Castaway cars

Ever since seeing a picture of some 14,000 "scrappage" cars parked on a disused airfield, I have been appalled at the shocking waste of a useful resource this represents, and wondered what, if anything, could be done to save at least some of them. An article in the Daily Mail of 13th April also lamented this incredible waste and pointed out the flaws in the supposedly 'green' benefits and other negative aspects of the scheme. I think it may not be too late to rescue some of these thousands of cars, with the scheme I outline below. Obviously, many details of the scheme need to be worked out. However, as with all such schemes, it needs plenty of publicity and the recruitment of as many people as possible, (particularly those in influential positions), to get it started. In essence, this involves giving them to some of the poorer African States as part of the £800m aid that is currently given to them (a lot of which no doubt still ends up in Swiss bank accounts!). Select the most suitable cars and drive them (with trade plates if necessary) to the nearest port.

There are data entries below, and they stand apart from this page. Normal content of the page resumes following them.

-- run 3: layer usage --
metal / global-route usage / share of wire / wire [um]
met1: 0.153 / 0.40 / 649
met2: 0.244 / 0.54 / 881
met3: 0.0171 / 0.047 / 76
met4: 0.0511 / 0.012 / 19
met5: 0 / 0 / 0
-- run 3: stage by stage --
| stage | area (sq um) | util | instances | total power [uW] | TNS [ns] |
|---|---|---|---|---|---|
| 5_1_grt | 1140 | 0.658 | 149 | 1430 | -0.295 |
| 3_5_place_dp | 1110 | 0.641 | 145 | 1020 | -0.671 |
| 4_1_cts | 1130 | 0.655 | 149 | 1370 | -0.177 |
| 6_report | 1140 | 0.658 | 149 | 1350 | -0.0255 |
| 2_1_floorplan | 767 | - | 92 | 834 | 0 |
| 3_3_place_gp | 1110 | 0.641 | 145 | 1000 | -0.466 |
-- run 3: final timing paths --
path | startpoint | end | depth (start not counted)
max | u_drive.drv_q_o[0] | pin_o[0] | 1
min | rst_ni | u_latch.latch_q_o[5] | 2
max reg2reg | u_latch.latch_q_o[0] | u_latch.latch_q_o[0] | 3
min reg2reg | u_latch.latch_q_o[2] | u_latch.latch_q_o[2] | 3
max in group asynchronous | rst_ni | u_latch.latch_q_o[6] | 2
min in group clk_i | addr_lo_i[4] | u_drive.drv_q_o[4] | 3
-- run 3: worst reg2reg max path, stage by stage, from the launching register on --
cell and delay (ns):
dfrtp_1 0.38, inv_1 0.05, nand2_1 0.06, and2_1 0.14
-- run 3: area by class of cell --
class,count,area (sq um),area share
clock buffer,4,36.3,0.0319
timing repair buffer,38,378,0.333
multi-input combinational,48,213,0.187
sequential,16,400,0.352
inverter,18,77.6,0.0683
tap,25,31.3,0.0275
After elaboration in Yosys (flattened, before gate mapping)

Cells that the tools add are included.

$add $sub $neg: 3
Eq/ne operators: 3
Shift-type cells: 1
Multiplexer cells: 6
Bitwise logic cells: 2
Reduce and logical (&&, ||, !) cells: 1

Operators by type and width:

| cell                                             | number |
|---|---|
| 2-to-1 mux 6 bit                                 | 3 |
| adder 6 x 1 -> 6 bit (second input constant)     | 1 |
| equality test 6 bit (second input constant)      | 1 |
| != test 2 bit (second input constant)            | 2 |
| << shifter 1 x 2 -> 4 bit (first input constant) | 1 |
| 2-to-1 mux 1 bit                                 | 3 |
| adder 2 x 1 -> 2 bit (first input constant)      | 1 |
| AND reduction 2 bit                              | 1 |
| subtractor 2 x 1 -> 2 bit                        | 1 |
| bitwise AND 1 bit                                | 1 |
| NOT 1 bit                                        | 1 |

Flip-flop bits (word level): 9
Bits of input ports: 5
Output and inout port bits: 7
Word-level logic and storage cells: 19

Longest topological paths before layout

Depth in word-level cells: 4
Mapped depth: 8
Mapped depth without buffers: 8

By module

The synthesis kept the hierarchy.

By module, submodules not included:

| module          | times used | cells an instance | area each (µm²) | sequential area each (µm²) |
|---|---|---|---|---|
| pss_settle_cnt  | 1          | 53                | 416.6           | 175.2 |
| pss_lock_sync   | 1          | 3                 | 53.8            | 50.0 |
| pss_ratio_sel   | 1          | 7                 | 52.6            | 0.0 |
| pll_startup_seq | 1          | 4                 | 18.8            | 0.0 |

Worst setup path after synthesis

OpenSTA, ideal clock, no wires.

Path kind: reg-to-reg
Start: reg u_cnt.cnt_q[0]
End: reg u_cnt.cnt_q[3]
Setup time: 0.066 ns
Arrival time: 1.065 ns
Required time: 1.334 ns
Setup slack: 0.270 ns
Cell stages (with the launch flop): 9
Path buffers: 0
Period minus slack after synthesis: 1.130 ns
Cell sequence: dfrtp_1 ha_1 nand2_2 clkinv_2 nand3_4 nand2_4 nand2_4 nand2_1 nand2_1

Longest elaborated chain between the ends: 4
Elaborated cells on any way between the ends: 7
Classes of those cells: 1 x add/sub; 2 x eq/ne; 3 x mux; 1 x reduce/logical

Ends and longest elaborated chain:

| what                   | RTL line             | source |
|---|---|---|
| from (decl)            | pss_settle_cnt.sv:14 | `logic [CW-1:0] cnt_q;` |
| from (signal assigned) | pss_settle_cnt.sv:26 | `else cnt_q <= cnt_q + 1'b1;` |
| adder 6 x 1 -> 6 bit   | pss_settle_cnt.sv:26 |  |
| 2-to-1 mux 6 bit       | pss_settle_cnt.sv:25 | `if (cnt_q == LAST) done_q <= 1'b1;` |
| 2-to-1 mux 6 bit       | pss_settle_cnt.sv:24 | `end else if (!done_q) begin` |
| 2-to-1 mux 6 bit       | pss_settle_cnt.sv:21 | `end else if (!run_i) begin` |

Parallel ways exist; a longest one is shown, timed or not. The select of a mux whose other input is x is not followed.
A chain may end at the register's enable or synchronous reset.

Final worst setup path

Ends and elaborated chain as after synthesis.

Lease car ferries (or any other suitable vessels) that are currently not in profitable service, and transport the cars to selected off-loading ports in Africa. All costs for this exercise would be deducted from the £800m aid, without making much of a dent in it. The benefits to the economies of the receiving states would very soon become apparent, with the rapid growth of small businesses involved in the reception, distribution and selling of the cars, also garages for repair and servicing. In addition, it would give an impetus to road building, and a knock-on benefit to the overall economy in the same way the growth of vehicle traffic did in this country in the 20s and 30s of the last century. The environmental cost would be small, as those moving on to the cars would give up far worse polluting 2-stroke mopeds. Also, there would be an incentive to move on to newer and better cars once the taste for motoring in general was established.

Asked on 17 July 2010 by NJ, via email

Answered by Honest John
That's a sensible idea. There will be a lot of hurdles, but it’s morally sound. A bit like some scrappage cars feeding out of the back door to Poland. But of greater benefit to the world’s poor.